The eventual breakup of the Ruskin colony was due to several elements, the most problematic being the unequal distribution of membership rights of colonists complicated by the "shareholder"-type initial investment fees. Much of the blame lay with the original charter members, who had become entrenched in leadership and direction of Ruskin. One particular issue which drew ideological divisions through the colony was that of polyamorous relationships, or the practice of "free love", within members of the colony. Ruskinites opposed to these beliefs brought harsh criticism down on those who harbored free love sympathies, which were in linked to anarchist currents that had been growing within the colony. This could be traced to Alfred Edward's editorial slant towards anarchism during his time as editor of The Coming Nation.

== Georgia ==
The colony eventually became mired in constant litigation over issues of property, with charter members who were now being pushed out of Ruskin seeking to dismantle the group through legal means. The final auction of the Ruskin Colony site at Cave Mills, and most of the communal property, left the remaining members with only a fraction of what they had spent five years struggling to build. The 240 members moved what they did have, which still included the newspaper and the printing apparatus for it, 613 miles on a chartered train to their new home in Georgia, where they merged with the Duke Colony in Ware County and formed the Ruskin Commonwealth.

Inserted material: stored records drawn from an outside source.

**config.mk**
```make
export PLATFORM = sky130hd
export DESIGN_NAME = tcw_timer_capture_select_watchdog
export DESIGN_NICKNAME = d
export VERILOG_FILES = /design/src/tcw_pkg.sv /design/src/tcw_timer_capture_select_watchdog.sv /design/src/tcw_capture_sel.sv /design/src/tcw_watchdog.sv
export SDC_FILE = /design/constraint.sdc
export NUM_CORES = 1
export LEC_CHECK = 0
export BUFFER_PORTS_ARGS = -buffer_cell sky130_fd_sc_hd__buf_2
export CORE_AREA = 2 2 154 156
export DETAILED_ROUTE_END_ITERATION = 6
export DIE_AREA = 0 0 156 158
export MAX_ROUTING_LAYER = met4
export PLACE_DENSITY_LB_ADDON = 0.25
export SYNTH_ARGS = -nofsm -noshare
export SYNTH_HDL_FRONTEND = slang
export SYNTH_SLANG_ARGS = --single-unit
```
**constraint.sdc**
```tcl
create_clock -name ref_clk -period 2.55 [get_ports ref_clk]
set_clock_uncertainty 0.1 [all_clocks]
set_input_delay 0.1275 -clock ref_clk [delete_from_list [all_inputs] [get_ports ref_clk]]
set_output_delay 0.1275 -clock ref_clk [all_outputs]
set_load 0.005 [all_outputs]
```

However, after its first year in Georgia, the number of colonists dropped by half. The new settlement, an old lumber mill, was not surrounded by the fertile land and good sources of water that the previous location had. Ruskinites were plagued with disease, unprofitable business ventures, and a continual slide into poverty that eventually led to the auction of the property by the county sheriff to settle its debts. The Ruskin Commonwealth was effectively disbanded in the autumn of 1901.

==Florida==
The Ruskin Commongood Society platted Ruskin, Florida on February 19, 1910.